§ **Exercise requirements**
Set down the lines of the data exactly, starting at the first and stopping after the line containing "## power breakdown".
[Provided data Boundary: Start]
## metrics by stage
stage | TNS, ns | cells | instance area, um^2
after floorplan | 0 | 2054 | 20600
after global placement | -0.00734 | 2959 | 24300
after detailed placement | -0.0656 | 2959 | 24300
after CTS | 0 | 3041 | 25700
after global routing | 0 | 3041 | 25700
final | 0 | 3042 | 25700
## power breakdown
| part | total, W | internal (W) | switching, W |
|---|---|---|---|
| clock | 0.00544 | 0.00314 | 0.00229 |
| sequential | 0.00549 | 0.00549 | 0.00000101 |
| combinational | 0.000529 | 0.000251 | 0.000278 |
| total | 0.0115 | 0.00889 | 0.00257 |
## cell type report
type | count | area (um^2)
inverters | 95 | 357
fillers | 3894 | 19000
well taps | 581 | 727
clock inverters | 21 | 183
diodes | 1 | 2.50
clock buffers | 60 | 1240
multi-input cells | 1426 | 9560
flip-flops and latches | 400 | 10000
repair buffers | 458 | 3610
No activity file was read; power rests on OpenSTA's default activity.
[config.mk]
export PLATFORM = sky130hd
export DESIGN_NAME = ahb_slave_wr_if
export DESIGN_NICKNAME = d
export VERILOG_FILES = /design/src/rtl/ahb_slave_wr_if.sv
export SDC_FILE = /design/constraint.sdc
export NUM_CORES = 1
export LEC_CHECK = 0
export CAP_MARGIN = 20
export CELL_PAD_IN_SITES_DETAIL_PLACEMENT = 1
export CELL_PAD_IN_SITES_GLOBAL_PLACEMENT = 1
export CORE_MARGIN = 4
export CORE_UTILIZATION = 54
export CTS_CLUSTER_DIAMETER = 150
export DETAILED_ROUTE_END_ITERATION = 8
export MAX_ROUTING_LAYER = met4
export PLACE_DENSITY_LB_ADDON = 0.1
export SLEW_MARGIN = 0
export SYNTH_ARGS = -nofsm -noshare
export SYNTH_HDL_FRONTEND = slang
export SYNTH_SLANG_ARGS = --single-unit
[constraint.sdc]
create_clock -name HCLK -period 3.2 [get_ports HCLK]
set_input_delay 0.8 -clock HCLK [delete_from_list [all_inputs] [get_ports HCLK]]
set_output_delay 0.8 -clock HCLK [all_outputs]
set_load 0.005 [all_outputs]
### config.mk
export PLATFORM = sky130hd
export DESIGN_NAME = ram_arbiter
export DESIGN_NICKNAME = d
export VERILOG_FILES = /design/src/rtl/ram_ctrl_pkg.sv /design/src/rtl/ram_arbiter.sv
export SDC_FILE = /design/constraint.sdc
export NUM_CORES = 1
export LEC_CHECK = 0
export ABC_AREA = 0
export CORE_MARGIN = 2
export CORE_UTILIZATION = 45
export CTS_BUF_LIST = sky130_fd_sc_hd__clkbuf_2
export CTS_CLUSTER_DIAMETER = 80
export DETAILED_ROUTE_END_ITERATION = 6
export PLACE_DENSITY = 0.95
export SLEW_MARGIN = 20
export SYNTH_ARGS = -nofsm -noshare
export SYNTH_HDL_FRONTEND = slang
export SYNTH_SLANG_ARGS = --single-unit
### constraint.sdc
create_clock -name clk -period 3.4 [get_ports clk]
set_clock_uncertainty 0.05 [all_clocks]
set_input_delay 0.68 -clock clk [delete_from_list [all_inputs] [get_ports clk]]
set_output_delay 0.68 -clock clk [all_outputs]
set_load 0.03 [all_outputs]
### src/rtl/ram_ctrl_pkg.sv
// ---------------------------------------------------------------------------
// ram_ctrl_pkg
// Shared definitions for the two-requester single-port RAM arbiter:
//   - default data width, RAM depth and burst limit
//   - arbiter FSM state encoding (IDLE, OWN0, OWN1)
// ---------------------------------------------------------------------------
package ram_ctrl_pkg;

   localparam int DEFAULT_WIDTH = 8;
   localparam int DEFAULT_DEPTH = 16;
   localparam int DEFAULT_BURST = 4;

   // OWNi: requester i won the previous cycle and is the current owner.
   typedef enum logic [1:0] {
      IDLE = 2'd0,
      OWN0 = 2'd1,
      OWN1 = 2'd2
   } state_e;

endpackage : ram_ctrl_pkg

### src/rtl/ram_arbiter.sv
// ---------------------------------------------------------------------------
// ram_arbiter
// Arbitrates two request ports onto one external single-port RAM with a
// registered read port. One request is accepted per cycle. The current owner
// keeps the port for up to BURST consecutive accepts while the other side
// waits. The accepted command is registered onto the RAM pins one cycle later.
// A read response returns two cycles after its accept, on the requester that
// issued it.
//
// Ports
//   clk, rst_n              clock, asynchronous active-low reset
//   req_valid[1:0]          per-requester request valid
//   req_ready[1:0]          per-requester accept (one-hot or zero)
//   req_we[1:0]             per-requester op: 1 = write, 0 = read
//   req_addr0/1, req_wdata0/1   request address and write data
//   rsp_valid[1:0]          one-cycle read-response strobe per requester
//   rsp_rdata               read data (qualify with rsp_valid)
//   ram_write_enable, ram_read_enable, ram_address, ram_data_in   RAM command
//   ram_data_out            registered RAM read data
// ---------------------------------------------------------------------------
module ram_arbiter
   import ram_ctrl_pkg::*;
#(
   parameter  int WIDTH = DEFAULT_WIDTH,
   parameter  int DEPTH = DEFAULT_DEPTH,
   parameter  int BURST = DEFAULT_BURST,
   localparam int AW    = $clog2(DEPTH)
) (
   input  logic             clk,
   input  logic             rst_n,
   input  logic [1:0]       req_valid,
   output logic [1:0]       req_ready,
   input  logic [1:0]       req_we,
   input  logic [AW-1:0]    req_addr0,
   input  logic [AW-1:0]    req_addr1,
   input  logic [WIDTH-1:0] req_wdata0,
   input  logic [WIDTH-1:0] req_wdata1,
   output logic [1:0]       rsp_valid,
   output logic [WIDTH-1:0] rsp_rdata,
   output logic             ram_write_enable,
   output logic             ram_read_enable,
   output logic [AW-1:0]    ram_address,
   output logic [WIDTH-1:0] ram_data_in,
   input  logic [WIDTH-1:0] ram_data_out
);

   // Counter must be able to hold BURST itself.
   localparam int            CW      = $clog2(BURST + 1);
   localparam logic [CW-1:0] BURST_C = CW'(BURST);

   // ------------------------------------------------------------------
   // Arbiter state
   // ------------------------------------------------------------------
   state_e        state_q, state_d;
   logic [CW-1:0] cnt_q,   cnt_d;
   logic          last_q,  last_d;

   logic [1:0]    grant;
   logic          xfer;
   logic          xfer_id;

   // State register.
   // NOTE: sequential state is updated with non-blocking assignments so every
   // flop samples the pre-edge values regardless of block ordering.
   always_ff @(posedge clk or negedge rst_n) begin
      if (!rst_n) begin
         state_q <= IDLE;
         cnt_q   <= '0;
         last_q  <= 1'b1;   // requester 0 wins the first contention
      end else begin
         state_q <= state_d;
         cnt_q   <= cnt_d;
         last_q  <= last_d;
      end
   end

   // Output decode: grant selection, a pure function of state, cnt, last and
   // req_valid. Forced low in reset so nothing is accepted while held.
   // NOTE: every combinational output gets a default first, so no path through
   // the case leaves it unassigned and no latch is inferred.
   always_comb begin
      grant = 2'b00;
      if (rst_n) begin
         case (state_q)
            IDLE: begin
               if (&req_valid) grant = last_q ? 2'b01 : 2'b10;
               else            grant = req_valid;
            end
            OWN0: begin
               if (req_valid[0] && (cnt_q < BURST_C || !req_valid[1])) grant = 2'b01;
               else if (req_valid[1])                                 grant = 2'b10;
            end
            OWN1: begin
               if (req_valid[1] && (cnt_q < BURST_C || !req_valid[0])) grant = 2'b10;
               else if (req_valid[0])                                 grant = 2'b01;
            end
            default: grant = 2'b00;
         endcase
      end
   end

   assign req_ready = grant;
   assign xfer      = |grant;
   assign xfer_id   = grant[1];

   // Next-state logic.
   always_comb begin
      state_d = IDLE;
      cnt_d   = '0;
      last_d  = last_q;
      if (xfer) begin
         state_d = xfer_id ? OWN1 : OWN0;
         last_d  = xfer_id;
         if (state_q == state_d) begin
            // Same owner again: count the run, saturating at BURST.
            cnt_d = (cnt_q == BURST_C) ? cnt_q : cnt_q + CW'(1);
         end else begin
            cnt_d = CW'(1);
         end
      end
   end

   // ------------------------------------------------------------------
   // Command register towards the RAM
   // ------------------------------------------------------------------
   logic             sel_we;
   logic [AW-1:0]    sel_addr;
   logic [WIDTH-1:0] sel_wdata;

   assign sel_we    = req_we[xfer_id];
   assign sel_addr  = xfer_id ? req_addr1  : req_addr0;
   assign sel_wdata = xfer_id ? req_wdata1 : req_wdata0;

   logic             ram_we_q, ram_re_q;
   logic [AW-1:0]    ram_addr_q;
   logic [WIDTH-1:0] ram_din_q;

   // NOTE: the RAM array itself lives outside and is never reset; only the
   // command and tag registers are, so a reset can never fire a stray strobe.
   always_ff @(posedge clk or negedge rst_n) begin
      if (!rst_n) begin
         ram_we_q   <= 1'b0;
         ram_re_q   <= 1'b0;
         ram_addr_q <= '0;
         ram_din_q  <= '0;
      end else begin
         ram_we_q <= xfer &  sel_we;
         ram_re_q <= xfer & ~sel_we;
         // Address and data hold their last values on idle cycles.
         if (xfer) begin
            ram_addr_q <= sel_addr;
            ram_din_q  <= sel_wdata;
         end
      end
   end

   assign ram_write_enable = ram_we_q;
   assign ram_read_enable  = ram_re_q;
   assign ram_address      = ram_addr_q;
   assign ram_data_in      = ram_din_q;

   // ------------------------------------------------------------------
   // Response routing: a two-stage tag pipeline that tracks each read from
   // accept (stage 1 = command on the RAM pins) to RAM data valid (stage 2).
   // ------------------------------------------------------------------
   logic tag1_valid_q, tag1_id_q;
   logic tag2_valid_q, tag2_id_q;

   always_ff @(posedge clk or negedge rst_n) begin
      if (!rst_n) begin
         tag1_valid_q <= 1'b0;
         tag1_id_q    <= 1'b0;
         tag2_valid_q <= 1'b0;
         tag2_id_q    <= 1'b0;
      end else begin
         tag1_valid_q <= xfer & ~sel_we;
         tag1_id_q    <= xfer_id;
         tag2_valid_q <= tag1_valid_q;
         tag2_id_q    <= tag1_id_q;
      end
   end

   assign rsp_valid = {tag2_valid_q & tag2_id_q, tag2_valid_q & ~tag2_id_q};
   // Passed through unmasked; consumers qualify with rsp_valid.
   assign rsp_rdata = ram_data_out;

endmodule : ram_arbiter

# ---- After elaboration in Yosys (flattened, before gate mapping)
# Index checks and enable logic that the tools add are counted.
dict set report word_totals {
  register_bits 23
  word_cells 50
  input_bits 38
}
dict set report op_classes {
  magnitude_cmp 2
  n_addsub 1
  n_mux 17
  n_eq_ne 5
  n_bitwise 6
  n_reduce_logical 9
}
# op n
set ops {}
lappend ops {{2-to-1 mux 2 bit} 8}
lappend ops {{2-to-1 mux 3 bit} 3}
lappend ops {{2-to-1 mux 8 bit} 1}
lappend ops {{one-hot mux 2 bit (3 select lines)} 1}
lappend ops {{bitwise AND 1 bit} 4}
lappend ops {{2-to-1 mux 4 bit} 1}
lappend ops {{adder 3 x 1 -> 3 bit (second input constant)} 1}
lappend ops {{== test 3 bit (second input constant)} 1}
lappend ops {{< comparator 3 bit (second input constant)} 1}
lappend ops {{2-to-1 mux 1 bit} 3}
lappend ops {{!= test 3 bit (second input constant)} 1}
lappend ops {{== test 2 x 1 -> 1 bit (second input constant)} 1}
lappend ops {{== test 2 bit} 1}
lappend ops {{== test 2 bit (second input constant)} 1}
lappend ops {{logical AND 1 bit} 2}
lappend ops {{logical NOT 1 bit} 2}
lappend ops {{logical NOT 2 bit} 1}
lappend ops {{logical OR 1 bit} 2}
lappend ops {{< comparator 1 x 2 -> 1 bit (second input constant)} 1}
lappend ops {{inverter 1 bit} 2}
lappend ops {{AND reduction 2 bit} 1}
lappend ops {{OR reduction 2 bit} 1}

# ---- Longest topological paths before layout
dict set report logic_depth {
  ltp_word 10
  mapped_depth 7
  mapped_depth_nobuf 5
}

# ---- Worst setup path after synthesis
# OpenSTA, ideal clock, no wires.
dict set report synth_path {
  path_kind {input-to-output}
  from {input port req_valid[0]}
  to {output port req_ready[1]}
  setup_slack_ps 1080
  stages 5
  t_required_ps 2670
  arrival_ps 1590
  path_buffers 1
  path_cell_list {nor2b_1 o21a_1 or3_1 buf_6 inv_2}
}
dict set report synth_between {
  elab_chain_cells 6
  elab_cells_between_ends 10
  cone_classes {mux: 5; reduce/logical: 5}
}
# item line
set synth_rtl {}
lappend synth_rtl {{start, declared} ram_arbiter.sv:31} ;# input logic [1:0] req_valid,
lappend synth_rtl {{logical NOT 1 bit} ram_arbiter.sv:94} ;# if (req_valid[1] && (cnt_q < BURST_C || !req_valid[0])) grant = 2'b10;
lappend synth_rtl {{logical OR 1 bit} ram_arbiter.sv:94}
lappend synth_rtl {{logical AND 1 bit} ram_arbiter.sv:94}
lappend synth_rtl {{2-to-1 mux 2 bit} ram_arbiter.sv:94}
lappend synth_rtl {{one-hot mux 2 bit (3 select lines) (*)} ram_arbiter.sv:84} ;# case (state_q)
lappend synth_rtl {{2-to-1 mux 2 bit (*)} ram_arbiter.sv:83} ;# if (rst_n) begin
lappend synth_rtl {{end, declared} ram_arbiter.sv:32} ;# output logic [1:0] req_ready,
# Every way passes the cells marked *; elsewhere a longest branch is shown, timed or not.

# ---- Final worst setup path
# Same ends and word-level chain as after synthesis.

==> results <==
- Summed over all layers, the routed wires come to between 3000 and 4000 um.
- Per report_power, the combinational group accounts for between 40% and 50% of the total.
- The sequential share of power is approximately 44%.
- Counting along the longest clock path gives a buffer depth of 2.
- The count of final setup violators is 0.
- The number of violations reported at the end of detailed-routing iteration 0 is 35.
- For this configuration, the core starts out at a cell density of a little under half.
- The vertical extent of the die is approximately 58 um.
- The share of synthesized area in the top cell type comes to 42.1%.
- The maximum level of the CTS H-tree is 1.
- The total of cells resized after clock tree synthesis is 0.
- The type of element launching the critical path is a primary input.
- Summed over all nets, the half-perimeter wirelength after detailed placement is approximately 2600 um.
- The total internal power is about 0.5 mW.
- The switching power is 0.294 mW.
- The total I/O pin count is 64.
- In this run the worst path has a maximum fanout of 5.
- The endpoint class of the critical path is a primary output.
- The number of detailed-routing iterations run before antenna repair is 4.
- Summing every instance area after synthesis gives between 1000 and 1500 um^2.
- The measured slew at the worst slew-check pin is about 0.42 ns.
- The final weighted congestion of routability-driven global placement is ~0.81.
- The routed wire length per instance is ~17 um.
- In this run the horizontal extent of the chip is around 58 um.
- Counting every instance in the synthesized netlist gives 130.
- The area of all placed cells without fillers is about 1800 um^2.
- The diode insertion count for antenna repair is 0.
- The number of design rule violations left after detail routing is 0.
- The CTS clock-pin slew for the worst setup and hold paths is 0.23 ns.
- The setup TNS is 0 ns.
- The leakage power is ~0.75 nW.
- Once detail routing completed, the nets flagged for antenna violations numbered 0.
- The final net count is approximately 210.
- Power spread over the standard cell area amounts to ~450 nW/um^2.
- In this run the cell area measured after placement is 1750 um^2.
- The routed via count is 1200.
- The clock network accounts for between 10% and 20% of the total power.
- The share of total power consumed by net switching is a little under two fifths.
- The critical path is of the in -> out type.
- Sequential cells were found to cover around 44% of the synthesized design area.
- The count of endpoints failing hold in the final timing report is 0.
- Setup repair after global routing left no endpoint under its margin.
- In this run the tool buffered the top-level ports with 47 buffer cells.
- The worst voltage drop across the vdd grid is about 0.00032 V.
- The number of cell rows is 19.
- The flow ran to the end, and the final reports show no timing, DRC or antenna violations.
- In the final layout, the share of cells above drive strength 1 is between 10% and 20%.
- The fraction of the cycle the final worst path needs is a little under nine tenths.
- Counting distinct cell types in the post-synthesis netlist gives 36.
- Counting every net in the synthesized netlist gives 170.
- Measured against its own limit, the worst slew margin works out to 71.9%.
- The number of global-route vias before repair is approximately 1200.
- The dominant register cell in the synthesized netlist is sky130_fd_sc_hd__dfrtp_1.
- The count of hold-fix buffers inserted at cts is 0.
- Clock tree synthesis selected as its root buffer the cell sky130_fd_sc_hd__clkbuf_2.
- Ranked by total cell area, the synthesized netlist is headed by sky130_fd_sc_hd__dfrtp_1 (42%), sky130_fd_sc_hd__a311oi_2 (9.2%), sky130_fd_sc_hd__buf_4 (5.7%).
- The clock latency reported for the late side of the worst-skew pair is 0.35 ns.
- The worst hold path belongs to the class reg -> reg.
- The share of flip-flops with an asynchronous set or reset after synthesis is 100%.
- The die covers roughly 3300 um^2.
- The number of enable flip-flop cells after synthesis is 0.
- The number of buffers added by the clock tree synthesis step is 3.
- Static timing analysis puts the maximum clock frequency at approximately 350 MHz.
- Clock tree synthesis found a total of 23 sinks.
- The number of slew-limit violations in the final report was 0.
- TritonCTS built the clock tree.
- The number of flip-flops and latches in the synthesized netlist is 23.
- The core region area is between 2000 and 3000 um^2.
- The overall power of the completed layout is 0.792 mW.
- Compared with the post-synthesis result, the final layout area differs by 35.5%.
- The total congestion overflow is 0.
- The worst reg-to-reg setup slack is between 1 and 1.5 ns.
- At the end of the flow the core is filled with cells to between 60 and 70%.
- Data on the critical path arrives at its endpoint at about 2.2 ns.
- The number of maximum-capacitance constraint violations is 0.
- The time the worst path needs with I/O delays and setup is roughly 2.9 ns.
- The synthesized area per cell is around 10 um^2.
- The endpoint required time on the critical path is about 2.7 ns.
- The pin count of the biggest net entering global routing is 18.
- The post-CTS setup buffer count is 0.
- The synthesis warning total is 0.
- In the global route stage, overall resource usage came out at 21.9%.
- The first-pass GRT wire length is 5570 um.
- The via count normalized by instance count is approximately 6.
- The number of antenna violations at the first check in global routing was 0.
- Summed over all instances, the cell type with the most area after synthesis is sky130_fd_sc_hd__dfrtp_1.
==> through the flow <==
stage	setup WS [ns]	hold slack [ns]	cells
floorplan	1.08	0.281	130
global placement	0.608	0.302	199
detailed placement	0.531	0.292	199
CTS	0.523	0.340	203
global route	0.466	0.346	203
finish	0.510	0.337	203
==> Yosys cell counts, types with 2 or more instances <==
| cell | count |
|---|---|
| sky130_fd_sc_hd__buf_6 | 3 |
| sky130_fd_sc_hd__buf_4 | 10 |
| sky130_fd_sc_hd__dfrtp_1 | 22 |
| sky130_fd_sc_hd__nand2_1 | 7 |
| sky130_fd_sc_hd__ha_1 | 2 |
| sky130_fd_sc_hd__nor2_1 | 2 |
| sky130_fd_sc_hd__clkbuf_1 | 3 |
| sky130_fd_sc_hd__buf_2 | 2 |
| sky130_fd_sc_hd__nor4_1 | 12 |
| sky130_fd_sc_hd__nand3_1 | 2 |
| sky130_fd_sc_hd__inv_2 | 2 |
| sky130_fd_sc_hd__inv_1 | 17 |
| sky130_fd_sc_hd__nor3_1 | 12 |
| sky130_fd_sc_hd__nor2b_1 | 2 |
| sky130_fd_sc_hd__a311oi_2 | 8 |
| sky130_fd_sc_hd__a311oi_1 | 4 |
==> cell families after synthesis <==
family                   count (synthesis)  share of synthesized area [%]
adder cells (fa/ha/maj)                  2                           1.92
XOR/XNOR                                 1                          0.671
flip-flops                              23                           44.2
buffers and inverters                   37                           15.4
AO/OA/AOI/OAI                           23                           19.4
AND/OR/NAND/NOR                         44                           18.5
==> power groups by stage <==
stage	Sequential, mW	Combinational [mW]	Clock, mW
floorplan	0.416	0.138	0
global placement	0.348	0.325	0
detailed placement	0.350	0.336	0
CTS	0.344	0.337	0.115
global route	0.350	0.354	0.126
finish	0.345	0.335	0.113
==> sequential cells by signal, summed over array words and instances, names as in the netlist <==
| signal | flops |
|---|---|
| ram_data_in | 8 |
| ram_address | 4 |
| cnt_q | 3 |
| state_q | 2 |
| last_q | 1 |
| ram_write_enable | 1 |
| tag1_id_q | 1 |
| tag1_valid_q | 1 |
| tag2_id_q | 1 |
| tag2_valid_q | 1 |
==> worst max-delay path, stage by stage <==
cell and delay [ns]:
sky130_fd_sc_hd__clkdlybuf4s50_1 0.46, sky130_fd_sc_hd__nor2b_1 0.17, sky130_fd_sc_hd__o21a_1 0.20, sky130_fd_sc_hd__or3_1 0.36
sky130_fd_sc_hd__inv_2 0.11, sky130_fd_sc_hd__buf_4 0.16
==> final timing paths <==
path	from	end	depth (start not counted)
max	req_valid[0]	req_ready[1]	6
min	tag1_id_q	tag2_id_q	0
max reg2reg	cnt_q[2]	cnt_q[2]	5
min reg2reg	tag1_id_q	tag2_id_q	0
max in group asynchronous	rst_n	last_q	2
min in group asynchronous	rst_n	ram_data_in[3]	2
==> placed cells by master, fill, tap and decap left out, drive strengths merged <==
cell type / instances
a2111oi: 2
a21boi: 1
a21o: 1
a221oi: 1
a22o: 1
a311oi: 12
a31oi: 1
and2: 1
buf: 11
clkbuf: 3
clkdlybuf4s50: 45
clkinvlp: 1
dfrtp: 22
dfstp: 1
ha: 2
inv: 19
nand2: 7
nand3: 2
nand4: 1
nor2: 2
nor2b: 2
nor3: 12
nor4: 12
o21a: 1
o21ai: 1
o22a: 1
o22ai: 1
or2: 2
or3: 1
or3b: 1
or4b: 1
xnor2: 1
==> cell type report <==
class	instances	area, um^2
well taps	31	38.8
repair buffers	56	533
multi-input cells	70	528
flip-flops and latches	23	577
clock buffers	3	15.0
clock inverters	1	7.51
fillers	241	987
inverters	19	71.3
==> routing by layer <==
metal / GRT usage (%) / share of wire, % / wire length, um
met2: 39.8 / 51 / 1790
met3: 4.24 / 6.6 / 232
met4: 9.63 / 1.5 / 54
met5: 0 / 0 / 0
met1: 24.8 / 40 / 1410
(Power assumes the default switching activity.)
--- config.mk ---
export PLATFORM = sky130hd
export DESIGN_NAME = om_range_writer
export DESIGN_NICKNAME = d
export VERILOG_FILES = /design/src/rtl/om_pkg.sv /design/src/rtl/om_range_fifo.sv /design/src/rtl/om_range_writer.sv
export SDC_FILE = /design/constraint.sdc
export NUM_CORES = 1
export LEC_CHECK = 0
export ABC_AREA = 1
export ABC_CLOCK_PERIOD_IN_PS = 6700
export CAP_MARGIN = 20
export CORE_MARGIN = 2
export CORE_UTILIZATION = 43
export CTS_BUF_LIST = sky130_fd_sc_hd__clkbuf_4
export CTS_CLUSTER_SIZE = 25
export DETAILED_ROUTE_END_ITERATION = 8
export GPL_ROUTABILITY_DRIVEN = 0
export HOLD_SLACK_MARGIN = 0.03
export PLACE_DENSITY = 0.58
export SLEW_MARGIN = 25
export SYNTH_ARGS = -nofsm -noshare
export SYNTH_HDL_FRONTEND = slang
export SYNTH_HIERARCHICAL = 1
export SYNTH_SLANG_ARGS = --single-unit
--- constraint.sdc ---
create_clock -name clk_i -period 6.7 [get_ports clk_i]
set_input_delay 0.67 -clock clk_i [delete_from_list [all_inputs] [get_ports clk_i]]
set_output_delay 0.67 -clock clk_i [all_outputs]
set_load 0.01 [all_outputs]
[Provided data Boundary: End]
§ **Answer section**
## metrics by stage
stage | TNS, ns | cells | instance area, um^2
after floorplan | 0 | 2054 | 20600
after global placement | -0.00734 | 2959 | 24300
after detailed placement | -0.0656 | 2959 | 24300
after CTS | 0 | 3041 | 25700
after global routing | 0 | 3041 | 25700
final | 0 | 3042 | 25700
## power breakdown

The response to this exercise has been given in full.